Mientras me preparo, tengo en mente dos cosas: Stein y Katie. Aparecen y desaparecen en mis pensamientos como si alguien accionara un interruptor para confirmar que una bombilla funciona.
En la luz la veo a ella, pero en la oscuridad veo el patio de Dickinson como un lienzo cubierto de nieve, sumido en el silencio una vez la ambulancia se ha ido.
Me visto en el salón, tratando de no despertar a Paul. Mientras busco mi reloj me percato de algo: la habitación está más limpia que cuando me fui a la cama. Alguien ha arreglado las alfombras y vaciado los botes de basura. Mala señal: Charlie ha pasado la noche sin dormir.
En ese momento veo un mensaje escrito en el tablero: Tom:
No podía dormir. Me he ido al Ivy a trabajar un poco más. Llama cuando te despiertes.
P.
Al volver a la habitación, veo que la litera de Paul esta vacía. Al mirar de nuevo el tablero, veo los números que hay encima del texto: 2.15. Ha estado fuera toda la noche.

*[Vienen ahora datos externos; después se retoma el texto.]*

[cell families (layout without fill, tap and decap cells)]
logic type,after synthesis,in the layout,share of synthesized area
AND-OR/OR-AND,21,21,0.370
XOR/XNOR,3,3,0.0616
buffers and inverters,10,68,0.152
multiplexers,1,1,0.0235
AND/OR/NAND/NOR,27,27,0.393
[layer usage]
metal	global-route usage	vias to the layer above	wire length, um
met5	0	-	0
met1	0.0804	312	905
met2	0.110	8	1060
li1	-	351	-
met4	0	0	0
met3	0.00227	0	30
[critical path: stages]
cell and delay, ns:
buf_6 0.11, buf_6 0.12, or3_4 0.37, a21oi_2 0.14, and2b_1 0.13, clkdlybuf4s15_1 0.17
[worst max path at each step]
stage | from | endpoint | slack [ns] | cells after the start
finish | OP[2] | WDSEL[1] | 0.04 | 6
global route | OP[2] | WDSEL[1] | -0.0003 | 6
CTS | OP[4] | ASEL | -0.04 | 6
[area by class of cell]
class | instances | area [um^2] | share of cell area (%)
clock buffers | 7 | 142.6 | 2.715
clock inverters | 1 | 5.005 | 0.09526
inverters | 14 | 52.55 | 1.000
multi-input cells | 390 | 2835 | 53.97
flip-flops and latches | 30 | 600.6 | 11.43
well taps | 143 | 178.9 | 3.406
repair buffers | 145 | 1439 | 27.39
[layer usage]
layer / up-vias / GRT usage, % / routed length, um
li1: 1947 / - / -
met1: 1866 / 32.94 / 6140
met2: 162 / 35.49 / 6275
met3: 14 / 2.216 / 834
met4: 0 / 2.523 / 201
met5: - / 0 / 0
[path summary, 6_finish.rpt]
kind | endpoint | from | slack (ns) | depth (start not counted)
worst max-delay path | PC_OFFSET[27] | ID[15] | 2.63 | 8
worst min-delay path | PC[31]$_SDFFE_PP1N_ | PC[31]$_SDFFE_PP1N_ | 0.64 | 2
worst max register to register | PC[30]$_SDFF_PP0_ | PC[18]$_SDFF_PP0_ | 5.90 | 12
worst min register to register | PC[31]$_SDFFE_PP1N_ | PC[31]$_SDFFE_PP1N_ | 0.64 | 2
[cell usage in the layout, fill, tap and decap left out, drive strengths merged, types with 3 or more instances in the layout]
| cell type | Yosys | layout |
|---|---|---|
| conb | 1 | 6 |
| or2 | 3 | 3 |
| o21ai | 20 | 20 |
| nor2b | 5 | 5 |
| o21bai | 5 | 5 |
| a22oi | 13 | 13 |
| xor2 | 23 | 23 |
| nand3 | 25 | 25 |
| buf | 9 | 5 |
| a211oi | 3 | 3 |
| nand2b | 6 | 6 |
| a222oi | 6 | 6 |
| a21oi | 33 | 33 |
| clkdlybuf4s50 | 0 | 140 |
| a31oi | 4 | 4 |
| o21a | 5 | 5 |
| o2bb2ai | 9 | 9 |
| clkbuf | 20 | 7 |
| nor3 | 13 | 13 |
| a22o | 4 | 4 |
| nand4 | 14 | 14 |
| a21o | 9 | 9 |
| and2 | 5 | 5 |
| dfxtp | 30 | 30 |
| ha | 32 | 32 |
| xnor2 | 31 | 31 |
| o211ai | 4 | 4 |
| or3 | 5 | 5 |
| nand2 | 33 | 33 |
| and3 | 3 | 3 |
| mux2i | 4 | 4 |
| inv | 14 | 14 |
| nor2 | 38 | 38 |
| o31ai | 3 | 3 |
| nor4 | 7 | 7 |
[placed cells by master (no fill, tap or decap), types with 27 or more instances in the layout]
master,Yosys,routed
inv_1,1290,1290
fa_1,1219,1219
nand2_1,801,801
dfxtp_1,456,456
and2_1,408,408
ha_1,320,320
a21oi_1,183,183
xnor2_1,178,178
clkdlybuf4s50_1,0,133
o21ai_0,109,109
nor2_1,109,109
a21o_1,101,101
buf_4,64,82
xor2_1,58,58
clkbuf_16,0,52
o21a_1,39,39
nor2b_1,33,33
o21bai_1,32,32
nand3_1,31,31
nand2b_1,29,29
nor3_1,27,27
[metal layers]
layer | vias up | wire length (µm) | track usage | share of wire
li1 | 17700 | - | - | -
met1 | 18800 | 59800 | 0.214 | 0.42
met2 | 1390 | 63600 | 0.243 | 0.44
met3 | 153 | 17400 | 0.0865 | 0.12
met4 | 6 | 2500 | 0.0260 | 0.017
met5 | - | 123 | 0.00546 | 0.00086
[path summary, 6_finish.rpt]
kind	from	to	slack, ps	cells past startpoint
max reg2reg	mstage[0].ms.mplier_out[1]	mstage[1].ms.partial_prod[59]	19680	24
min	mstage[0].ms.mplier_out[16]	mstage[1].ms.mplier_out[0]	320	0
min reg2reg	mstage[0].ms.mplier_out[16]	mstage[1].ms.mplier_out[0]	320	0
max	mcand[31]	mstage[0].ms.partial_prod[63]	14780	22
<file path="flow/config.mk">
export PLATFORM = sky130hd
export DESIGN_NAME = approx_mul
export DESIGN_NICKNAME = approx_mul
export VERILOG_FILES = /design/flow/design.v
export SDC_FILE = /design/flow/constraint.sdc
export NUM_CORES = 4
export LEC_CHECK = 1
export CORE_AREA = 10 10 106 106
export DIE_AREA = 0 0 116 116
</file>
<file path="flow/constraint.sdc">
current_design approx_mul

set clk_period 1.6
set clk_io_pct 0.2

create_clock -name clk0 -period $clk_period [get_ports {clk}]

set non_clock_inputs [all_inputs -no_clocks]
set_input_delay [expr $clk_period * $clk_io_pct] -clock clk0 $non_clock_inputs
set_output_delay [expr $clk_period * $clk_io_pct] -clock clk0 [all_outputs]
</file>
<file path="flow/run.sh">
#!/bin/bash
# OpenROAD 26Q1-2900-gdf79404cd8, Yosys 0.63+post, stock flow scripts
make -C /OpenROAD-flow-scripts/flow DESIGN_CONFIG=/design/flow/config.mk WORK_HOME=/design/flow/orfs finish
</file>
<file path="flow/design.v">
`timescale 1ns / 1ps
module approx_mul(clk, reset, in_a, in_b, shift_a, shift_b, shift_A, shift_B, out_A, out_B);
input clk, reset;
input [15:0] in_a, in_b;
output [15:0] out_A, out_B;
reg [15:0] out_A, out_B;
output [4:0] shift_a, shift_b;
reg [4:0] shift_a,shift_b;
output [4:0] shift_A, shift_B;
reg [4:0] shift_A, shift_B; 
reg [4:0] shifta,shiftb;
always@(posedge clk)
	begin
	if (reset)
		begin
		out_A = 0;
		out_B = 0;
		end
	else 
	begin
		if(in_a[15] == 1'b1)
			shift_a = 5'd16;
		else if (in_a[14] == 1'b1)	
			shift_a = 5'd15;
		else if (in_a[13] == 1'b1)	
			shift_a = 5'd14;
		else if (in_a[12] == 1'b1)	
			shift_a = 5'd13;
		else if (in_a[11] == 1'b1)	
			shift_a = 5'd12;
		else if (in_a[10] == 1'b1)	
			shift_a = 5'd11;
		else if (in_a[9] == 1'b1)	
			shift_a = 5'd10;
		else if (in_a[8] == 1'b1)	
			shift_a = 5'd9;
		else if (in_a[7] == 1'b1)	
			shift_a = 5'd8;
		else if (in_a[6] == 1'b1)	
			shift_a = 5'd7;
		else if (in_a[5] == 1'b1)	
			shift_a = 5'd6;
		else if (in_a[4] == 1'b1)	
			shift_a = 5'd5;
		else if (in_a[3] == 1'b1)	
			shift_a = 5'd4;
		else if (in_a[2] == 1'b1)	
			shift_a = 5'd3;
		else if (in_a[1] == 1'b1)	
			shift_a = 5'd2;
		else if (in_a[0] == 1'b1)	
			shift_a = 5'd1;
		else
			shift_a = 5'd0;
		if(in_b[15] == 1'b1)
			shift_b = 5'd16;
		else if (in_b[14] == 1'b1)	
			shift_b = 5'd15;
		else if (in_b[13] == 1'b1)	
			shift_b = 5'd14;
		else if (in_b[12] == 1'b1)	
			shift_b = 5'd13;
		else if (in_b[11] == 1'b1)	
			shift_b = 5'd12;
		else if (in_b[10] == 1'b1)	
			shift_b = 5'd11;
		else if (in_b[9] == 1'b1)	
			shift_b = 5'd10;
		else if (in_b[8] == 1'b1)	
			shift_b = 5'd9;
		else if (in_b[7] == 1'b1)	
			shift_b = 5'd8;
		else if (in_b[6] == 1'b1)	
			shift_b = 5'd7;
		else if (in_b[5] == 1'b1)	
			shift_b = 5'd6;
		else if (in_b[4] == 1'b1)	
			shift_b = 5'd5;
		else if (in_b[3] == 1'b1)	
			shift_b = 5'd4;
		else if (in_a[2] == 1'b1)	
			shift_b = 5'd3;
		else if (in_b[1] == 1'b1)	
			shift_b = 5'd2;
		else if (in_b[0] == 1'b1)	
			shift_b = 5'd1;
		else
			shift_b = 5'd0;
		case(shift_a)
			5'd16 : shift_A = 5'd8;  
			5'd15 : shift_A = 5'd7;
			5'd14 : shift_A = 5'd6;
			5'd13 : shift_A = 5'd5;
			5'd12 : shift_A = 5'd4;
			5'd11 : shift_A = 5'd3;
			5'd10 : shift_A = 5'd2;
			5'd9	: shift_A = 5'd1;
			default : shift_A = 5'd0;
		endcase
		case(shift_b)
			5'd16 : shift_B = 5'd8;  
			5'd15 : shift_B = 5'd7;
			5'd14 : shift_B = 5'd6;
			5'd13 : shift_B = 5'd5;
			5'd12 : shift_B = 5'd4;
			5'd11 : shift_B = 5'd3;
			5'd10 : shift_B = 5'd2;
			5'd9	: shift_B = 5'd1;
			default : shift_B	= 5'd0;
		endcase
	end
end
always@(posedge clk)
	begin
	if(!reset)
	shifta = shift_A-1;
	shiftb = shift_B-1;
	out_A = in_a;
	out_B = in_b;
	out_A[5:0] = 0;
	out_B[5:0] = 0;
	end
endmodule
</file>
==> flow_metrics.py <==
# Synthesis and PnR figures
metrics = {
    "worst_setup_path": {
        "critical_path.max_fanout": 4,
        "crit_arrival_ns": 1.47,
        "endpoint": "shift_B[1]",
        "crit_type": "in2reg",
        "critPathRequiredTime_ns": 1.59,
        "worstSetupStartpointType": "primary input",
        "cp-end-kind": "register",
        "critPathLaunch": "in_b[10]",
    },
    "clock_tree": {
        "cts_buffer_depth": 2,
        "cts.sinks": 18,
        "cts_buffers": 3,
        "cts_tree": "done",
        "htree_levels": 1,
        "path_clk_slew_ns": 0.06,
        "cts_root_buffer": "clkbuf_8",
        "cts_setup_buffers": 0,
    },
    "drt": {
        "finalWirelength_um": 3490,
        "antenna_cells": 0,
        "drc": 0,
        "wl_per_cell_um": 12.0,
        "dr.pass1.iters": 4,
        "vias": 969,
        "viasPerCell": 3.32,
        "drtIter0Drc": 25,
        "ant_nets": 0,
    },
    "floorplan": {
        "fp.coreArea_um2": 8850,
        "ios": 86,
        "die_h_um": 116,
        "die_w_um": 116,
        "dieArea_um2": 13500,
        "initCoreUtil": 0.130,
        "rows": 34,
    },
    "final_timing": {
        "fin_ws_ns": 0.122,
        "slew_violations": 0,
        "finalSetupViolations": 0,
        "min_period_ns": 1.48,
        "period_used_share": 0.923,
        "rsz0062_at_grt": "false",
        "hold_viol_final": 0,
        "fmax_mhz": 677,
    },
    "final_layout": {
        "seq_area_um2": 541,
        "combGateArea_um2": 435,
        "drive_gt1_frac": 0.158,
        "nFillCells": 971,
        "area_growth_syn_to_layout_pct": 62.0,
        "most-common-layout-cells": "clkdlybuf4s50_1 (47), conb_1 (34), buf_4 (19)",
        "finish.utilization": 0.210,
        "layout_top_cell": "clkdlybuf4s50_1",
    },
    "status": {
        "outcome": "finished clean",
    },
    "synth": {
        "syn_area_um2": 1150,
        "yosysSeqAreaShare": 0.472,
        "yosys_warnings": 65,
        "ys_area_um2": 1150,
        "netlist_instances": 114,
        "ys_types": 18,
        "ys_cells": 114,
        "ys.flops": 18,
        "synth_area_per_cell_um2": 10.1,
    },
    "power": {
        "power_mw": 1.15,
        "ir_drop_mv": 0.251,
        "leakage_nw": 0.770,
        "p_per_area_nw_per_um2": 617,
    },
    "worst_hold_path": {
        "hp-class": "in2reg",
        "min_from": "in_a[6]",
    },
    "placed_design": {
        "port_buffers": 50,
        "dp_slack_ns": -0.260,
        "place_hpwl_um": 3150,
        "gp_congestion": 0.772,
    },
    "global_routing": {
        "grt_usage": 0.0491,
        "antenna_found_initial": 0,
        "grt_max_degree": 19,
        "first_global_vias": 1098,
        "grt_pass1_wl_um": 5310,
        "grt-ovfl-total": 0,
    },
    "run": {
        "warning_count": 26,
        "max_cap_violations": 0,
    },
}
## sequential cells by signal, summed over array words and instances (netlist names)
name / cells
shift_B: 4
shift_a: 5
shift_b: 5
shift_A: 4
## what timing repair did
| item | in CTS | in global routing |
|---|---|---|
| resized | 0 | 5 |
| hold buffers | 0 | 0 |
| setup endpoints to repair | 0 | 5 |
## worst min-delay path by stage
stage | endpoint | cells past startpoint | slack [ns]
final | shift_a[2] | 3 | 0.59
after global routing | shift_a[2] | 3 | 0.66
after CTS | shift_A[3] | 2 | 0.83
## per-layer routing
metal / global-route usage / up-vias / share of wire
met3: 0.0309 / 4 / 0.15
met4: 0.00500 / 0 / 0.0060
met5: 0 / - / 0
met1: 0.0535 / 432 / 0.36
li1: - / 481 / -
met2: 0.0823 / 52 / 0.48
## cells by family (layout without fill, tap and decap cells)
logic type	Yosys count	in the layout	share of synthesized area
compound gates	24	24	0.164
other cells	1	34	0.00327
flops	18	18	0.472
buf+inv	45	82	0.259
simple gates	26	26	0.103
## synthesized netlist by cell type
cell | number | area share
inv_1 | 8 | 0.026
o41ai_1 | 2 | 0.015
nor4_1 | 4 | 0.022
nor2_1 | 18 | 0.059
inv_2 | 1 | 0.0033
a21o_1 | 2 | 0.013
o311ai_0 | 2 | 0.015
conb_1 | 1 | 0.0033
buf_4 | 34 | 0.22
a311oi_1 | 2 | 0.015
edfxtp_1 | 18 | 0.47
o221ai_2 | 2 | 0.026
clkbuf_1 | 2 | 0.0066
o21ai_0 | 2 | 0.0087
or3_1 | 2 | 0.011
nand2b_1 | 2 | 0.011
a221oi_2 | 2 | 0.026
a21oi_1 | 10 | 0.044
## cell type report
class / count / area share
Clock buffer: 3 / 0.0222
Inverter: 9 / 0.0182
Multi-Input combinational cell: 84 / 0.235
Sequential cell: 18 / 0.291
Tap cell: 108 / 0.0728
Timing Repair Buffer: 70 / 0.361
## stage by stage
step,setup TNS [ns],instances,instance area (µm²),hold WS (ns)
5_1_grt,0,292,1860,0.664
6_report,0,292,1860,0.585
2_1_floorplan,0,147,1270,0.419
3_5_place_dp,-2.11,289,1810,1.07
4_1_cts,0,292,1850,0.829
3_3_place_gp,-2.03,289,1810,1.07
## worst max-delay path, cell delays in order
cell and delay [ns]:
clkdlybuf4s50_1 0.46, nor2_1 0.13, o311ai_0 0.14, a311oi_1 0.36
nor2_1 0.07
## where the power goes
group | internal [mW] | switching (mW)
Combinational | 0.184 | 0.0943
Sequential | 0.565 | 0.00949
Clock | 0.167 | 0.128
Total | 0.915 | 0.231
Power and IR drop assume default switching activity.
`/design/flow/design.v`:
```
`timescale 1ns / 1ns
module input2_mux(A_0, B_1, Select, Out);
parameter SIZE = 32;
input [SIZE-1:0] A_0, B_1;
input Select;
output [SIZE-1:0] Out;
assign Out = (Select) ? B_1 : A_0;
endmodule
module input16_mux(A_0, B_1, Select, Out);
parameter SIZE = 32;
input [SIZE-1:0] A_0, B_1;
input Select;
output [15:0] Out;
assign Out = (Select) ? B_1 : A_0;
endmodule
module input5_mux(A_0, B_1, Select, Out);
parameter SIZE = 5;
input [SIZE-1:0] A_0, B_1;
input Select;
output [SIZE-1:0] Out;
assign Out = (Select) ? B_1 : A_0;
endmodule
module input4_mux(A_0, B_1, C_2, D_3, Select, Out);
parameter SIZE = 32;
input [SIZE-1:0] A_0, B_1, C_2, D_3;
input [1:0] Select;
output [SIZE-1:0] Out;
reg [SIZE-1:0] Out;
always @(A_0 or B_1 or C_2 or D_3 or Select)
begin
	case (Select)
		0 : Out = A_0;
		1 : Out = B_1;
		2 : Out = C_2;
		3 : Out = D_3;
		default : Out = 'bx;
	endcase
end
endmodule
module FFwReset_en(In, Out, clk, reset, write_enable);
parameter SIZE = 32;
input [SIZE-1:0] In;
output [SIZE-1:0] Out;
reg [SIZE-1:0] Out;
input clk, reset, write_enable;
always @(posedge clk)
begin
	if (reset)
		Out <= 0;	 
	else
	begin
		if (write_enable)
			Out <= In;	 
		else
			Out <= Out;
	end
end
endmodule
```
`/design/flow/run.sh`:
```
#!/bin/bash
# OpenROAD 26Q1-2900-gdf79404cd8, Yosys 0.63+post, stock flow scripts
make -C /OpenROAD-flow-scripts/flow DESIGN_CONFIG=/design/flow/config.mk WORK_HOME=/design/flow/orfs finish
```
`/design/flow/config.mk`:
```
export PLATFORM = sky130hd
export DESIGN_NAME = input16_mux
export DESIGN_NICKNAME = input16_mux
export VERILOG_FILES = /design/flow/design.v
export SDC_FILE = /design/flow/constraint.sdc
export NUM_CORES = 4
export LEC_CHECK = 1
export CORE_AREA = 10 10 70 70
export DIE_AREA = 0 0 80 80
```
`/design/flow/constraint.sdc`:
```
current_design input16_mux

set clk_period 1.0
set clk_io_pct 0.2

create_clock -name clk0 -period $clk_period

set non_clock_inputs [all_inputs -no_clocks]
set_input_delay [expr $clk_period * $clk_io_pct] -clock clk0 $non_clock_inputs
set_output_delay [expr $clk_period * $clk_io_pct] -clock clk0 [all_outputs]
```
==> impl_metrics.sql <==
-- physical implementation figures
INSERT INTO impl_metrics (metric_group, metric, value, unit) VALUES
('status', 'run_status', 'finished, violations left', ''),
('status', 'violations', 'setup timing', ''),
('die', 'floorplan.die.height', '80', 'um'),
('run', 'max-cap-violations', '0', ''),
('worst_setup_path', 'criticalPathCategory', 'in -> out', ''),
('place', 'numPlacedInstances', '112', ''),
('min_path', 'worst_hold_check_path_type', 'in -> out', ''),
('die', 'core-area', '3420', 'um2'),
('pwr', 'share_seq_of_total_power', '0', '%'),
('drt', 'detailedRoute.firstPassIterationCount', '2', ''),
('yosys', 'synthDistinctLibCells', '4', ''),
('grt', 'global_route.usage.total', '4.13', '%'),
('final_timing', 'worst_hold_slack', '0.795', 'ns'),
('worst_setup_path', 'critical_path.max_fanout', '8', ''),
('die', 'die_area', '6400', 'um2'),
('run', 'log.warning_count', '66', ''),
('grt', 'grt_pass1_vias', '439', ''),
('place', 'pre_cts_slack', '-0.852', 'ns'),
('yosys', 'synth_top_area_share', '60.3', '%'),
('final_timing', 'min_period_over_period', '106', '%'),
('final_timing', 'maxClockFrequency', '948', 'MHz'),
('finish', 'flops', '0', ''),
('min_path', 'worstHoldPathCells', '3', ''),
('pwr', 'cellInternalPower', '233', 'uW'),
('pwr', 'power_switching', '66.4', 'uW'),
('final_timing', 'report.final.hold_viol_count', '0', ''),
('drt', 'vias', '368', ''),
('yosys', 'yosys-top-cells-area', 'mux2_4 60%, mux2_2 27%, buf_12 8.0%', ''),
('worst_setup_path', 'cp_data_arrival_time', '0.86', 'ns'),
('yosys', 'ys_cells', '18', ''),
('yosys', 'yosys.cell_count.top_type', 'mux2_4', ''),
('drt', 'ant_nets', '0', ''),
('yosys', 'ys_warn_count', '0', ''),
('finish', 'layout.filler_cells', '384', ''),
('finish', 'area_growth_syn_to_fin', '219', '%'),
('finish', 'final_cells', '113', ''),
('min_path', 'hold_start', 'A_0[5]', ''),
('yosys', 'post_synth_inst_count', '18', ''),
('grt', 'global_route_wire_length_before_repair', '2.15', 'mm'),
('drt', 'routed_via_density', '3.26', ''),
('pwr', 'sw_frac_of_total', '22.1', '%'),
('drt', 'post_drt_wl_per_cell', '12.7', 'um'),
('final_timing', 'final_period_minus_worst_setup_slack', '1.06', 'ns'),
('worst_setup_path', 'timing.critical_path.required', '0.80', 'ns'),
('pwr', 'ir_worst_vdd', '0.136', 'mV'),
('finish', 'nClkBuffers', '0', ''),
('final_timing', 'rsz0062_at_grt', 'yes', ''),
('final_timing', 'timing.slew.headroom', '95.2', '%'),
('pwr', 'power.share.clock', '0', '%'),
('yosys', 'synthTopCellsByCount', '10 x mux2_4, 6 x mux2_2, 1 x buf_12, 1 x buf_6', ''),
('yosys', 'post-synth-top-area-cell', 'mux2_4', ''),
('yosys', 'synthesis_area_per_yosys', '249', 'um2'),
('drt', 'initialDrtViolationCount', '4', ''),
('worst_setup_path', 'cp-end-kind', 'primary output', ''),
('pwr', 'cellLeakagePower', '0.000417', 'uW'),
('grt', 'grt_start_max_net_pins', '9', ''),
('drt', 'drc', '0', ''),
('grt', 'grt_antenna_before_repair', '0', ''),
('grt', 'grt.overflow.total', '0', ''),
('final_timing', 'number_of_max_slew_violations_in_the_final_report', '0', ''),
('final_timing', 'tns', '-0.790', 'ns'),
('final_timing', 'timing.final.setup_violations', '16', ''),
('die', 'floorplan.core_util', '7.29', '%'),
('finish', 'area.combinational', '240', 'um2'),
('drt', 'routed_wirelength', '1.43', 'mm'),
('finish', 'seq_area', '0', 'um2'),
('worst_setup_path', 'setup.worst_path.start_class', 'input port', ''),
('die', 'io_pins', '81', ''),
('yosys', 'post_synthesis_cell_area', '249', 'um2'),
('die', 'die.size.x', '80', 'um'),
('yosys', 'synth_seq_share', '0', '%'),
('final_timing', 'setup_ws', '-0.0550', 'ns'),
('clock_network', 'cts-hold-fix-buffers', '0', ''),
('yosys', 'syn_avg_cell_area', '13.8', 'um2'),
('final_timing', 'worst_slew_pin_slew', '0.0724', 'ns'),
('pwr', 'p_comb_share', '100.0', '%'),
('drt', 'insertedDiodeCount', '0', ''),
('place', 'globalplace.congestion', '0.832', ''),
('place', 'port_buffers', '49', ''),
('place', 'detailedPlacementHpwl', '1.23', 'mm'),
('finish', 'utilization', '23.3', '%'),
('finish', 'layout-drive-gt1-share', '52.2', '%'),
('min_path', 'hold-path-endpoint', 'Out[5]', ''),
('pwr', 'p_per_area', '377', 'nW/um2'),
('die', 'row_count', '21', '');
## cells in the final DEF, fill, tap and decap left out
| cell type | Yosys | final |
|---|---|---|
| buf_12 | 1 | 2 |
| buf_16 | 0 | 1 |
| buf_2 | 0 | 5 |
| buf_6 | 1 | 11 |
| dlygate4sd2_1 | 0 | 32 |
| mux2_4 | 10 | 16 |
## per-layer routing
layer	vias to the layer above	GRT usage, %	routed length [um]
met5	-	0	0
met4	0	0	0
met3	0	3.41	326
met2	49	4.33	340
met1	153	6.26	764
li1	166	-	-
## layout make-up
cell class                      instances  area share [%]
Timing Repair Buffer                   51            62.5
Tap cell                               46            7.24
Multi-Input combinational cell         16            30.2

Levanto el auricular de nuevo. Antes de que pueda marcar el número del Salón Presidencial, oigo el tono del contestador.
«Viernes», dice la voz automática cuando presiono los dígitos. «Veintitrés horas, cincuenta y cuatro minutos.»
Lo que sigue es la llamada que no me encontró, la que debió de entrar mientras Paul y yo estábamos en el museo.
«Tom, soy Katie. Pausa. No sé muy bien dónde estás. Tal vez ya estás en camino. Karen y Trish quieren servir el pastel de aniversario, les he dicho que te esperen. Otra pausa. Bueno, supongo que te veré cuando llegues.»
El teléfono me arde en la mano. Allí, en su marco, la fotografía en blanco y negro que compré para el aniversario de Katie tiene un aspecto soso: parece más barata que ayer. Si me pidieran que nombrara a un fotógrafo que no fuera Ansel Adams o Mathew Brady, tendría que preguntarle a alguien. Nunca me he interesado lo suficiente en el pasatiempo de Katie para conocer sus gustos. Tras pensarlo dos veces, decido no llevar la foto.
De camino a la sede del Prince, acelero el paso. Katie me recibe en la entrada y me conduce al cuarto oscuro, cerrando y abriendo puertas a medida que avanzamos. Lleva puesto lo mismo que llevaba en Holder -una camiseta y un par de vaqueros- y el pelo cogido de manera descuidada, como si no esperara compañía. Lleva el cuello de la camiseta arrugado. Veo un collar de oro sobre su clavícula, y mis ojos se enredan después en un roto diminuto que hay sobre el muslo de sus vaqueros, a través del cual se asoma el blanco de su piel.
– Tom -dice, señalando a una chica que está sentada frente al ordenador de la esquina-, quiero presentarte a alguien. Sam Felton.
Sam sonríe como si me conociera. Lleva pantalones de hockey sobre hierba y una camiseta de manga larga que pone
SI EL PERIODISMO FUERA FÁCIL, NEWSWEEK LO PRACTICARÍA.
Después de buscar un botón en la micrograbadora que tiene al lado, se quita el auricular de la oreja.
– ¿Tu cita de esta noche? -le dice a Katie sólo para asegurarse de haber escuchado bien.
Katie dice que sí, pero no añade lo que yo esperaba: mi novio.
– Sam está trabajando en la noticia de Bill Stein -dice.